Eileen’s family has a connection with Solomon Islands which started in World War 2 and the Guadalcanal campaign fought between Aug. 7, 1942, and Feb. 9, 1943. Today, more than 1,000 Allied airmen, sailors and marines are entombed in ships in what is referred to as “Ironbottom Sound” off the shoreline of Honiara where NRH is located. One of the entombed is Eileen’s uncle, seaman second class Billy Stack, who was only 17 when he died. Eileen has worked with her family and others with a WWII connection to Solomon Islands to provide medical equipment and supplies for healthcare facilities in the country in addition to her visits.
 
Eileen has been a determined advocate for US engagement in the Pacific healthcare since first visiting Honiara. She has published a number of papers on health and climate change in Solomon Islands as well as editorials on issues pertinent to geopolitical events in The Hill, The Diplomat, DevPolicy, Griffith University’s Pacific Outlook and Global Health Governance in addition to publishing in medical journals. Her main area of interest currently is the health impacts from climate change and how to address them.
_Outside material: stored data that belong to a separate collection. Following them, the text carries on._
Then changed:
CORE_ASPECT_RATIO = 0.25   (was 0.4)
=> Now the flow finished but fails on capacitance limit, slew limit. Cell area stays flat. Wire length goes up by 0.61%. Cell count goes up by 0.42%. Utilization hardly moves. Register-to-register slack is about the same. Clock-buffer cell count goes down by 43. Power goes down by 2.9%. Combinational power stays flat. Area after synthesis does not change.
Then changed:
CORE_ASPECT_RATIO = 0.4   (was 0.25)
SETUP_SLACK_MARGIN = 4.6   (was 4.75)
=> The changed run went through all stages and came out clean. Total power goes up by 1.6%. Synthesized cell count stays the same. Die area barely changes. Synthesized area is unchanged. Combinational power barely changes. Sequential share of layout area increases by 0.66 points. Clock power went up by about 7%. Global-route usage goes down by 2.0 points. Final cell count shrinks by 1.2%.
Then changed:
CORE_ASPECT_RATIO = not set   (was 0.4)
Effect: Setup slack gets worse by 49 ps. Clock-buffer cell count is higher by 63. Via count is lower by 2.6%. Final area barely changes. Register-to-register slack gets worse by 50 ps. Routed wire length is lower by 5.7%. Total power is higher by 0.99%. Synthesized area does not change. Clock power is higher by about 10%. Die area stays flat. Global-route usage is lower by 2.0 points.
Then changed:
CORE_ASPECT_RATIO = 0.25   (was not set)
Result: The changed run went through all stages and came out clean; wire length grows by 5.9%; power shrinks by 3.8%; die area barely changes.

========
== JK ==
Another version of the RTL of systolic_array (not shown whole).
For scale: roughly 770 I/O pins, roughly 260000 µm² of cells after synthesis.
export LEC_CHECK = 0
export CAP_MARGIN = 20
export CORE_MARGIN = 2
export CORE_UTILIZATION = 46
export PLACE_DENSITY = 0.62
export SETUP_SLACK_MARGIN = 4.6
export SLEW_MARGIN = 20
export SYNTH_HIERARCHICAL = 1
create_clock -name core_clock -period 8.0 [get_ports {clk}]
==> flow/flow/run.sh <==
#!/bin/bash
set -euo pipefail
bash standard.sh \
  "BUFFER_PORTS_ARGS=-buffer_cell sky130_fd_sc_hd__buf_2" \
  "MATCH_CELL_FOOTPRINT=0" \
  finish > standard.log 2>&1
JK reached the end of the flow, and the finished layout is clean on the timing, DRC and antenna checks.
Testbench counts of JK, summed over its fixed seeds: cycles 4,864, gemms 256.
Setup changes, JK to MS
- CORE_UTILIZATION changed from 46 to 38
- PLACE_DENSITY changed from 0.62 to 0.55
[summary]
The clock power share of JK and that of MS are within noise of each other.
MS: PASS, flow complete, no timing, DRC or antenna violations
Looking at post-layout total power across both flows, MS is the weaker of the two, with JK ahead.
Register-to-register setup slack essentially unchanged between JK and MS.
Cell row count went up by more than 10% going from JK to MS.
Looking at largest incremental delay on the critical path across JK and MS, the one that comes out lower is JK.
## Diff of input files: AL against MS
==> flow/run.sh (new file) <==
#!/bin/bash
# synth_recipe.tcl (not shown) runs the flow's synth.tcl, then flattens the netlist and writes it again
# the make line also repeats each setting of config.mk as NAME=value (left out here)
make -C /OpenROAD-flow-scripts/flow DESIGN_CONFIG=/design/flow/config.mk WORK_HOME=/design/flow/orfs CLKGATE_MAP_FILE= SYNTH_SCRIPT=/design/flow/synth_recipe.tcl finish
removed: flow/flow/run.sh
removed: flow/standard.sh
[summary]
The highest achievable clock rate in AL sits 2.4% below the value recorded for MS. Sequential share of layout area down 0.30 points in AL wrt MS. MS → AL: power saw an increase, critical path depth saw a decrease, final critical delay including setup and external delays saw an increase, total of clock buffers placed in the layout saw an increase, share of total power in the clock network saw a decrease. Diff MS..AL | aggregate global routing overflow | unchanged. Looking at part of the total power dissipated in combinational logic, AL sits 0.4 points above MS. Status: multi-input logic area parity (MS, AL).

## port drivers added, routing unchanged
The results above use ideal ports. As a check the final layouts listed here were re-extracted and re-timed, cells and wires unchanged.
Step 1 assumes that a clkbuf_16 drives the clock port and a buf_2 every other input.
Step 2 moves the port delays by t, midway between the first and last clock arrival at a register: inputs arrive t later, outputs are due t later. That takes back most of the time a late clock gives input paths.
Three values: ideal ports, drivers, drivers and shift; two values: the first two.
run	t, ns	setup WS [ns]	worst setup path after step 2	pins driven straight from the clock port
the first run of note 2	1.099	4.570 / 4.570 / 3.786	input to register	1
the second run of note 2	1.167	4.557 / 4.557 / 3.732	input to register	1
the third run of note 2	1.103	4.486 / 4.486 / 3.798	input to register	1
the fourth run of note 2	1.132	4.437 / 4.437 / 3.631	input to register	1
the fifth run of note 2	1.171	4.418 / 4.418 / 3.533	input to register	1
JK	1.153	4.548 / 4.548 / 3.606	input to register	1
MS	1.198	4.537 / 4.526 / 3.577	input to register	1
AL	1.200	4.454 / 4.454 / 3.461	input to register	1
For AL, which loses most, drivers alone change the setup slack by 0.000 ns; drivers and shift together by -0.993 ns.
This is an optimization exercise on Yosys and OpenROAD, whose aim is small area, not a production implementation.
The RTL was checked by simulation tests, not by an equivalence proof against the original design.
Power figures rest on the tool's default switching activity, not on a simulated workload.

==> run a <==
==> flow/design.v <==
`timescale 1ns / 1ps
module Car_Alarm_System_S (
input Brake_depressed_switch , Hidden_switch , Ignition_switch , Driver_door , Passenger_door ,Clock, System_reset,
output Fuel_pump_power , Siren , Status_indicator
);
  wire rst, ig, brk, hid, dd, pd;
  Debouncer D1 (Clock, System_reset, rst);
  Debouncer D2 (Clock, Ignition_switch, ig);
  Debouncer D3 (Clock, Brake_depressed_switch, brk);
  Debouncer D4 (Clock, Hidden_switch, hid);
  Debouncer D5 (Clock, Driver_door, dd);
  Debouncer D6 (Clock, Passenger_door, pd);
  reg fp_q;
  assign Fuel_pump_power = ~rst & ig & ((brk & hid) | fp_q);
  always @(posedge Clock) fp_q <= Fuel_pump_power;
  localparam Armed = 3'b000, Triggered = 3'b010, Sound_Alarm = 3'b011, Disarmed = 3'b001, Ignition_off = 3'b101, Door_open = 3'b110, Door_close = 3'b100, Alarm_on = 3'b111;
  reg [2:0] state, next_state;
  reg [1:0] cls;
  reg start, drv;
  reg expired;
  wire tick;
  wire door = dd | pd;
  always @(*) begin
    case (state)
      Armed:        next_state = ig ? Disarmed : door ? Triggered : Armed;
      Triggered:    next_state = ig ? Disarmed : expired ? Sound_Alarm : Triggered;
      Sound_Alarm:  next_state = (~door | ig) ? Alarm_on : Sound_Alarm;
      Alarm_on:     next_state = ~expired ? Alarm_on : ~door ? Armed : ig ? Disarmed : Alarm_on;
      Disarmed:     next_state = ig ? Disarmed : Ignition_off;
      Ignition_off: next_state = dd ? Door_open : Ignition_off;
      Door_open:    next_state = ~door ? Door_close : Door_open;
      default:      next_state = expired ? Armed : door ? Door_open : Door_close;
    endcase
  end
  always @(posedge Clock) begin
    state <= rst ? Armed : next_state;
    case (state)
      Armed:                 cls <= 2'b01;
      Triggered:             cls <= 2'b10;
      Sound_Alarm, Alarm_on: cls <= 2'b11;
      default:               cls <= 2'b00;
    endcase
    start <= (state == Armed & ~ig & door) | (state == Sound_Alarm & (~door | ig)) |
             (state == Door_open & ~door);
    drv <= dd;
  end
  assign Siren = cls[1] & cls[0];
  reg [3:0] counter;
  wire [3:0] value = (cls == 2'b01) ? (drv ? 4'd2 : 4'd15) : cls[1] ? 4'd10 : 4'd6;
  always @(posedge Clock) begin
    if (rst)
      counter <= 4'd0;
    else if (start)
      counter <= value;
    else if (tick && counter != 4'd0)
      counter <= counter - 1'b1;
    expired <= ~rst & ~start & tick & (counter == 4'd1);
  end
  TickDivider TD (Clock, rst | start, tick);
  reg led;
  assign Status_indicator = led;
  always @(posedge Clock)
    if (rst)
      led <= 1'b0;
    else if (tick)
      led <= cls[1] | (cls[0] & ~led);
endmodule
module Debouncer (input clock, I, output reg O);
  reg [10:0] r;
  reg IReg;
  wire diff = IReg ^ I;
  wire at_end = (r[10:1] == 10'b0101010101);
  always @(posedge clock) begin
    IReg <= I;
    if (diff)
      r <= 11'b01010100111;
    else
      r <= {~r[9:0], r[10] ^ r[8]};
    if (!diff && at_end)
      O <= IReg;
  end
endmodule
module TickDivider (input clk, rst, output tick);
  reg [13:0] q;
  wire z = (q[12:0] == 13'b1010101010101);
  assign tick = z & ~q[13];
  always @(posedge clk)
    if (rst)
      q <= 14'b01010101010100;
    else
      q <= {~q[12:0], q[13] ^ q[4] ^ q[2] ^ q[0] ^ z};
endmodule
==> flow/flow/run.sh <==
#!/bin/bash
# Standard ORFS layout (the standard synthesis) with a leaner clock tree:
# no dummy loads and small sink buffers; minimum-size port buffers.
set -euo pipefail
export CTS_ARGS="-sink_clustering_enable -repair_clock_nets -dont_use_dummy_load -buf_list sky130_fd_sc_hd__clkbuf_2 -root_buf sky130_fd_sc_hd__clkbuf_8"
export BUFFER_PORTS_ARGS="-buffer_cell sky130_fd_sc_hd__buf_1"
bash standard.sh finish > standard_make.log 2>&1
==> flow/standard.sh <==
#!/bin/bash
# synth_recipe.tcl (not shown) runs the flow's synth.tcl, then flattens the netlist and writes it again
# the make line also repeats each setting of config.mk as NAME=value (left out here)
make -C /OpenROAD-flow-scripts/flow DESIGN_CONFIG=/design/flow/config.mk WORK_HOME=/design/flow/orfs CLKGATE_MAP_FILE= SYNTH_SCRIPT=/design/flow/synth_recipe.tcl "${@:-finish}"
==> flow/config.mk <==
export PLATFORM = sky130hd
export DESIGN_NAME = Car_Alarm_System_S
export DESIGN_NICKNAME = Car_Alarm_System_S
export VERILOG_FILES = /design/flow/design.v
export SDC_FILE = /design/flow/constraint.sdc
export NUM_CORES = 4
export LEC_CHECK = 0
export CAP_MARGIN = 20
export CORE_MARGIN = 2
export CORE_UTILIZATION = 70
export SLEW_MARGIN = 20
==> flow/constraint.sdc <==
create_clock -name core_clock -period 10.0 [get_ports {Clock}]
set_input_delay 2.0000 -clock core_clock [delete_from_list [all_inputs] [get_ports {Clock}]]
set_output_delay 2.0000 -clock core_clock [all_outputs]
set_load 0.01 [all_outputs]
==> run b (differences from run a) <==
--- a/flow/design.v
+++ b/flow/design.v
@@ -13,7 +13,8 @@
   reg fp_q;
   assign Fuel_pump_power = ~rst & ig & ((brk & hid) | fp_q);
   always @(posedge Clock) fp_q <= Fuel_pump_power;
-  localparam Armed = 3'b000, Triggered = 3'b010, Sound_Alarm = 3'b011, Disarmed = 3'b001, Ignition_off = 3'b101, Door_open = 3'b110, Door_close = 3'b100, Alarm_on = 3'b111;
+  localparam Armed = 3'b000, Triggered = 3'b001, Sound_Alarm = 3'b010, Disarmed = 3'b011,
+             Ignition_off = 3'b100, Door_open = 3'b101, Door_close = 3'b110, Alarm_on = 3'b111;
   reg [2:0] state, next_state;
   reg [1:0] cls;
   reg start, drv;
==> flow/run.sh (new file) <==
#!/bin/bash
# synth_recipe.tcl (not shown) runs the flow's synth.tcl, then flattens the netlist and writes it again
# the make line also repeats each setting of config.mk as NAME=value (left out here)
make -C /OpenROAD-flow-scripts/flow DESIGN_CONFIG=/design/flow/config.mk WORK_HOME=/design/flow/orfs CLKGATE_MAP_FILE= SYNTH_SCRIPT=/design/flow/synth_recipe.tcl finish
- CORE_UTILIZATION: 70 -> 40
removed: flow/flow/run.sh
removed: flow/standard.sh
==> run c (differences from run a) <==
==> flow/flow/run.sh (replaced) <==
#!/bin/bash
set -euo pipefail
export CTS_ARGS="-sink_clustering_enable -repair_clock_nets -dont_use_dummy_load -buf_list sky130_fd_sc_hd__clkbuf_16 -root_buf sky130_fd_sc_hd__clkbuf_16 -sink_clustering_size 50 -sink_clustering_max_diameter 500"
export BUFFER_PORTS_ARGS="-buffer_cell sky130_fd_sc_hd__buf_1"
bash standard.sh finish > standard_make.log 2>&1
==> impl_results.rst <==
.. list-table::
   :header-rows: 1

   * - Metric
     - Value
   * - Run status
     - complete, no violations
   * - Placed insts
     - about 430
   * - Most frequent cells in the layout
     - sky130_fd_sc_hd__dfxtp_1, sky130_fd_sc_hd__nor2_1, sky130_fd_sc_hd__nand2_1
   * - Power Dens Cells
     - 203 nW/um2
   * - Height of the die
     - between 90 and 100 um
   * - Multiplexer fraction of the synthesized cell area
     - less than 1%
   * - Part of the power in the clock network
     - approximately 34%
   * - Top achievable clock speed
     - between 200 and 300 MHz
   * - Global Route met1 Usage
     - roughly 16%
   * - Detailed Place HPWL
     - 3510 um
   * - Post-layout util
     - 46.2%
   * - Worst VDD drop
     - 0.0884 mV
   * - Max incr delay on CP
     - between 500 and 600 ps
   * - Design Power
     - approximately 0.77 mW
-- figures above: run b

==> impl_results.rst <==
.. list-table::
   :header-rows: 1

   * - Metric
     - Value
   * - Placed insts
     - 373
   * - Run status
     - complete, no violations
   * - Max incr delay on CP
     - 570 ps
   * - Multiplexer fraction of the synthesized cell area
     - 0.302%
   * - Part of the power in the clock network
     - 28.1%
   * - Global Route met1 Usage
     - between 20 and 30%
   * - Worst VDD drop
     - around 0.15 mV
   * - Post-layout util
     - approximately three quarters
   * - Top achievable clock speed
     - slightly below 300 MHz
   * - Design Power
     - between 0.6 and 0.7 mW
   * - Detailed Place HPWL
     - approximately 3500 um
   * - Power Dens Cells
     - about 200 nW/um2
-- figures above: run a

==> impl_results.rst <==
.. list-table::
   :header-rows: 1

   * - Metric
     - Value
   * - Placed insts
     - 373
   * - Design Power
     - about 0.79 mW
   * - Number of buffers and inverters on the critical path
     - 1
   * - Post-layout util
     - between 70% and 80%
   * - Multiplexer fraction of the synthesized cell area
     - 0.302%
   * - Proportion of layout cells with a drive suffix above 1
     - under 10%
   * - Height of the die
     - ~73 um
   * - Worst VDD drop
     - between 0.15 and 0.2 mV
   * - Top achievable clock speed
     - 296 MHz
   * - Global Route met1 Usage
     - between 20% and 30%
   * - Power Dens Cells
     - 217 nW/um2
   * - Max incr delay on CP
     - between 500 and 600 ps
   * - Run status
     - complete, no violations
-- figures above: run c

## static timing again, ports no longer ideal
Ports are ideal in the flow. The routed layouts listed here were re-timed in OpenROAD. Step 1 (the two cells are an assumption about what drives the block):
set clk [get_ports {Clock}]
set_driving_cell -lib_cell sky130_fd_sc_hd__clkbuf_16 $clk
set_driving_cell -lib_cell sky130_fd_sc_hd__buf_2 [delete_from_list [all_inputs] $clk]
Step 2, shift: input delay + t, output delay - t, t = (earliest + latest rising clock arrival at the registers) / 2. This alone moves slack from input paths to output paths. a / b / c = ideal ports / drivers / drivers and shift; a / b = the first two.
run | t, ns | slack for setup (ns) | latest minus earliest clock arrival (ns) | pins driven straight from the clock port
run a | 0.366 | 6.602 / 6.574 / 6.871 | 0.020 / 0.020 | 1
run b | 0.379 | 6.208 / 6.180 / 6.457 | 0.012 / 0.012 | 1
run c | 0.357 | 6.624 / 6.592 / 6.864 | 0.015 / 0.014 | 1
After both steps every run listed still meets setup and hold.
Source: an optimization exercise on an open RTL-to-GDS flow (aim: small area and a short achievable clock period). Production flows keep margins and buffers that such runs may drop. Only simulation tests tie the RTL to the original design; equivalence was not proved. No activity file was given, so power comes from the tool's default toggle rates.

==> job 6229: inputs <==
==> flow/design.v (excerpt) <==
module fadd (
    input  logic        clk,
    input  logic [31:0] a,
    input  logic [31:0] b,
    output logic [31:0] c
);
==> module fadd, before the edit <==
module fadd (
    input  logic        clk,
    input  logic [31:0] a,
    input  logic [31:0] b,
    output logic [31:0] c
);
  function automatic logic [27:0] add28(input logic [27:0] x, input logic [27:0] y, input logic ci);
    logic [27:0] g, p, h;
    integer l, i;
    h = x ^ y;
    g = x & y;
    p = h;
    g[0] = g[0] | (p[0] & ci);
    for (l = 1; l < 28; l = l * 2)
      for (i = 0; i < 28; i = i + 1)
        if ((i / l) % 2 == 1) begin
          g[i] = g[i] | (p[i] & g[(i / l) * l - 1]);
          p[i] = p[i] & p[(i / l) * l - 1];
        end
    add28 = h ^ {g[26:0], ci};
  endfunction
  logic        a_ge_b;
  logic [31:0] x, y;           
  logic [7:0]  ex, d;
  logic [26:0] mx, my, sh;
  logic        kill;
  logic [27:0] sum;
  logic        sub;
  logic        eA255, eB255, mAz, mBz, nanA, nanB, infA, infB;
  logic        eA0, eB0;
  logic [1:0]  spc;            
  logic        sgn;
  always_comb begin
    logic [30:0] g, p;
    integer l, i;
    g = a[30:0] & ~b[30:0];
    p = a[30:0] | ~b[30:0];
    for (l = 1; l < 31; l = l * 2)
      for (i = 0; i < 31; i = i + 1)
        if ((i / l) % 2 == 1) begin
          g[i] = g[i] | (p[i] & g[(i / l) * l - 1]);
          p[i] = p[i] & p[(i / l) * l - 1];
        end
    a_ge_b = g[30] | p[30];
  end
  assign x = a_ge_b ? a : b;
  assign y = a_ge_b ? b : a;
  assign ex = x[30:23];
  logic [7:0] dab, dba;
  logic       ey0;
  assign dab = a[30:23] - b[30:23];
  assign dba = b[30:23] - a[30:23];
  assign d   = a_ge_b ? dab : dba;
  assign ey0 = a_ge_b ? (b[30:23] == 8'd0) : (a[30:23] == 8'd0);
  assign mx = {1'b1, x[22:0], 3'b000};
  assign my = {1'b1, y[22:0], 3'b000};
  always_comb begin
    logic [26:0] t;
    logic        s;
    t = my; s = 1'b0;
    if (d[0]) begin s = s | t[0];        t = {1'b0, t[26:1]};  end
    if (d[1]) begin s = s | (|t[1:0]);   t = {2'b0, t[26:2]};  end
    if (d[2]) begin s = s | (|t[3:0]);   t = {4'b0, t[26:4]};  end
    if (d[3]) begin s = s | (|t[7:0]);   t = {8'b0, t[26:8]};  end
    if (d[4]) begin s = s | (|t[15:0]);  t = {16'b0, t[26:16]}; end
    kill = (d > 8'd26) | ey0;
    sh = kill ? 27'd0 : {t[26:1], t[0] | s};
  end
  assign sub = x[31] ^ y[31];
  assign sum = add28({1'b0, mx}, {1'b0, sh} ^ {28{sub}}, sub);
  assign eA255 = (a[30:23] == 8'hff);
  assign eB255 = (b[30:23] == 8'hff);
  assign mAz = (a[22:0] == 23'd0);
  assign mBz = (b[22:0] == 23'd0);
  assign nanA = eA255 & ~mAz;
  assign nanB = eB255 & ~mBz;
  assign infA = eA255 & mAz;
  assign infB = eB255 & mBz;
  assign eA0 = (a[30:23] == 8'd0);
  assign eB0 = (b[30:23] == 8'd0);
  always_comb begin
    sgn = x[31];
    if (nanA | nanB | (infA & infB & (a[31] ^ b[31]))) spc = 2'd3;
    else if (infA | infB) begin
      spc = 2'd2;
      sgn = infA ? a[31] : b[31];
    end
    else if (eA0 & eB0) spc = 2'd1;
    else spc = 2'd0;
  end
  logic [27:0] r_sum;
  logic [7:0]  r_ex;
  logic        r_sgn;
  logic [1:0]  r_spc;
  always_ff @(posedge clk) begin
    r_sum <= sum;
    r_ex  <= ex;
    r_sgn <= sgn;
    r_spc <= spc;
  end
  logic [26:0] n;
  logic [4:0]  lz;
  logic [7:0]  e;
  logic        zero;
  logic        up;
  logic [23:0] rm;
  logic        ovf;
  logic [7:0]  ef;
  always_comb begin
    logic [26:0] t;
    t = r_sum[26:0];
    lz[4] = (t[26:11] == 16'd0); if (lz[4]) t = {t[10:0], 16'd0};
    lz[3] = (t[26:19] == 8'd0);  if (lz[3]) t = {t[18:0], 8'd0};
    lz[2] = (t[26:23] == 4'd0);  if (lz[2]) t = {t[22:0], 4'd0};
    lz[1] = (t[26:25] == 2'd0);  if (lz[1]) t = {t[24:0], 2'd0};
    lz[0] = ~t[26];              if (lz[0]) t = {t[25:0], 1'b0};
    if (r_sum[27]) begin
      n = {r_sum[27:2], |r_sum[1:0]};
      e = r_ex + 8'd1;
      zero = 1'b0;
    end else begin
      n = t;
      e = r_ex - {3'b0, lz};
      zero = (r_sum[26:0] == 27'd0) | ({1'b0, r_ex} <= {4'b0, lz});
    end
  end
  always_comb begin
    logic [23:0] q;
    integer l, i;
    up = n[2] & (n[3] | n[1] | n[0]);
    q = n[26:3];
    for (l = 1; l < 24; l = l * 2)
      for (i = 0; i < 24; i = i + 1)
        if ((i / l) % 2 == 1) q[i] = q[i] & q[(i / l) * l - 1];
    rm = n[26:3] ^ {q[22:0] & {23{up}}, up};
    ovf = q[23] & up;
    ef = e + {7'd0, ovf};
  end
  logic inf;
  assign inf = (r_ex == 8'd254) & (r_sum[27] | (r_sum[26] & ovf));
  always_comb begin
    case (r_spc)
      2'd3: c = 32'h7fffffff;
      2'd2: c = {r_sgn, 31'h7f800000};
      2'd1: c = 32'h0;
      default:
        if (zero) c = 32'h0;
        else if (inf) c = {r_sgn, 8'hff, 23'd0};
        else c = {r_sgn, ef, rm[22:0]};
    endcase
  end
endmodule
export LEC_CHECK = 0
export ABC_AREA = 1
export CAP_MARGIN = 20
export CORE_MARGIN = 2
export CORE_UTILIZATION = 40
export SLEW_MARGIN = 20
create_clock -name core_clock -period 18.0 [get_ports {clk}]
run.sh (not shown) runs the stock make flow with config.mk's settings and CLKGATE_MAP_FILE= SYNTH_SCRIPT=/design/flow/synth_recipe.tcl, a recipe that flattens the netlist after the stock synthesis.
==> inputs of job 4563, as changes to job 6229 <==
--- a/flow/design.v
+++ b/flow/design.v
@@ -24,3 +24,3 @@
   logic [31:0] x, y;           
-  logic [7:0]  ex, d;
+  logic [7:0]  ex, ey, d;
   logic [26:0] mx, my, sh;
@@ -49,8 +49,4 @@
   assign ex = x[30:23];
-  logic [7:0] dab, dba;
-  logic       ey0;
-  assign dab = a[30:23] - b[30:23];
-  assign dba = b[30:23] - a[30:23];
-  assign d   = a_ge_b ? dab : dba;
-  assign ey0 = a_ge_b ? (b[30:23] == 8'd0) : (a[30:23] == 8'd0);
+  assign ey = y[30:23];
+  assign d  = ex - ey;
   assign mx = {1'b1, x[22:0], 3'b000};
@@ -66,3 +62,3 @@
     if (d[4]) begin s = s | (|t[15:0]);  t = {16'b0, t[26:16]}; end
-    kill = (d > 8'd26) | ey0;
+    kill = (d > 8'd26) | (ey == 8'd0);
     sh = kill ? 27'd0 : {t[26:1], t[0] | s};
@@ -139,4 +135,2 @@
   end
-  logic inf;
-  assign inf = (r_ex == 8'd254) & (r_sum[27] | (r_sum[26] & ovf));
   always_comb begin
@@ -148,3 +142,4 @@
         if (zero) c = 32'h0;
-        else if (inf) c = {r_sgn, 8'hff, 23'd0};
+        else if (ef == 8'hff) c = {r_sgn, 8'hff, 23'd0};
+        else if (ef == 8'h00) c = {r_sgn, 31'd0};
         else c = {r_sgn, ef, rm[22:0]};
==> flow/flow/run.sh (new file) <==
#!/bin/bash
set -euo pipefail
bash standard.sh SETUP_SLACK_MARGIN=9 finish > standard.log 2>&1
==> flow/standard.sh (new file) <==
#!/bin/bash
# synth_recipe.tcl (not shown) runs the flow's synth.tcl, then flattens the netlist and writes it again
# the make line also repeats each setting of config.mk as NAME=value (left out here)
make -C /OpenROAD-flow-scripts/flow DESIGN_CONFIG=/design/flow/config.mk WORK_HOME=/design/flow/orfs CLKGATE_MAP_FILE= SYNTH_SCRIPT=/design/flow/synth_recipe.tcl "${@:-finish}"
ABC_AREA = unset   (was 1)
removed: flow/run.sh
==> reports/metrics.json <==
{
  "floorplan": {
    "die_area_sq_um": 23700
  },
  "cells_and_area": {
    "nets": 1868,
    "area.growth.synth_to_final_pct": 13.1,
    "drive_gt1_share_pct": 3.78,
    "final_core_util_pct": 46.3
  },
  "power": {
    "seqPwrFrac_pct": 9.0,
    "worst_ir_drop_vdd_uv": 87.6
  },
  "critical_path": {
    "worst-endpoint-arrival_ns": 11.27,
    "crit_path_start": "a[29]",
    "critical_path_buf_inv_count": 9
  },
  "global_routing": {
    "grt_pass1_wl_mm": 48.9
  },
  "route": {
    "drt_first_pass_iters": 5,
    "routed-wl-met3_mm": 1.19
  },
  "yosys": {
    "synth_fa_ha_area_share_pct": 8.64,
    "synthesized_area_fraction_occupied_by_ao_oa_aoi_and_oai_cells_pct": 14.4
  },
  "sta": {
    "setup_slack_ns": 6.91
  },
  "place": {
    "hpwl_mm": 25.0
  },
  "outcome": {
    "run_status": "complete, no violations"
  }
}
[end of results for job 6229]
==> reports/metrics.json <==
{
  "cells_and_area": {
    "final_core_util_pct": 65.6,
    "nets": 1631,
    "area.growth.synth_to_final_pct": 60.5
  },
  "route": {
    "drt_first_pass_iters": 10,
    "routed-wl-met3_mm": 2.78
  },
  "place": {
    "hpwl_mm": 24.6
  },
  "outcome": {
    "run_status": "complete, no violations"
  },
  "power": {
    "seqPwrFrac_pct": 9.9
  },
  "yosys": {
    "synthesized_area_fraction_occupied_by_ao_oa_aoi_and_oai_cells_pct": 27.8
  },
  "global_routing": {
    "grt_pass1_wl_mm": 57.2
  },
  "critical_path": {
    "worst-endpoint-arrival_ns": 6.42
  }
}
[end of results for job 4563]

[static timing again, ports no longer ideal]
In the flow no input, the clock included, has a driving cell. The finished layouts below were timed again as built, in two steps.
Step 1 sets driving cells, clkbuf_16 on the clock port and buf_2 on the other inputs (assumed; they add their load-dependent delay and slew).
Step 2 also shifts input and output timing later by t, the mid clock arrival at the registers, as if the neighbouring blocks saw the same clock.
Three values: ideal, step 1, step 2; two values: the first two.
run | shift t [ns] | setup WS [ns] | hold slack, ns
job 6229 | 0.319 | 6.908 / 6.917 / 6.598 | 3.994 / 3.979 / 4.298
job 4563 | 0.322 | 7.981 / 7.944 / 8.241 | 3.592 / 3.582 / 3.904
After both steps every run listed still meets setup and hold. The setup slack of job 6229, which loses most, moves by +0.009 ns with the drivers and by -0.310 ns with both steps.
In 2022 she was appointed as an Affiliate at the Center for Australian, New Zealand and Pacific Studies within the Walsh School of Foreign Service at Georgetown University in Washington DC.
 
Eileen received her medical degree from George Washington University, did her surgical training at the University of California San Francisco and obtained her Masters in Public Health in Epidemiology from San Diego State University.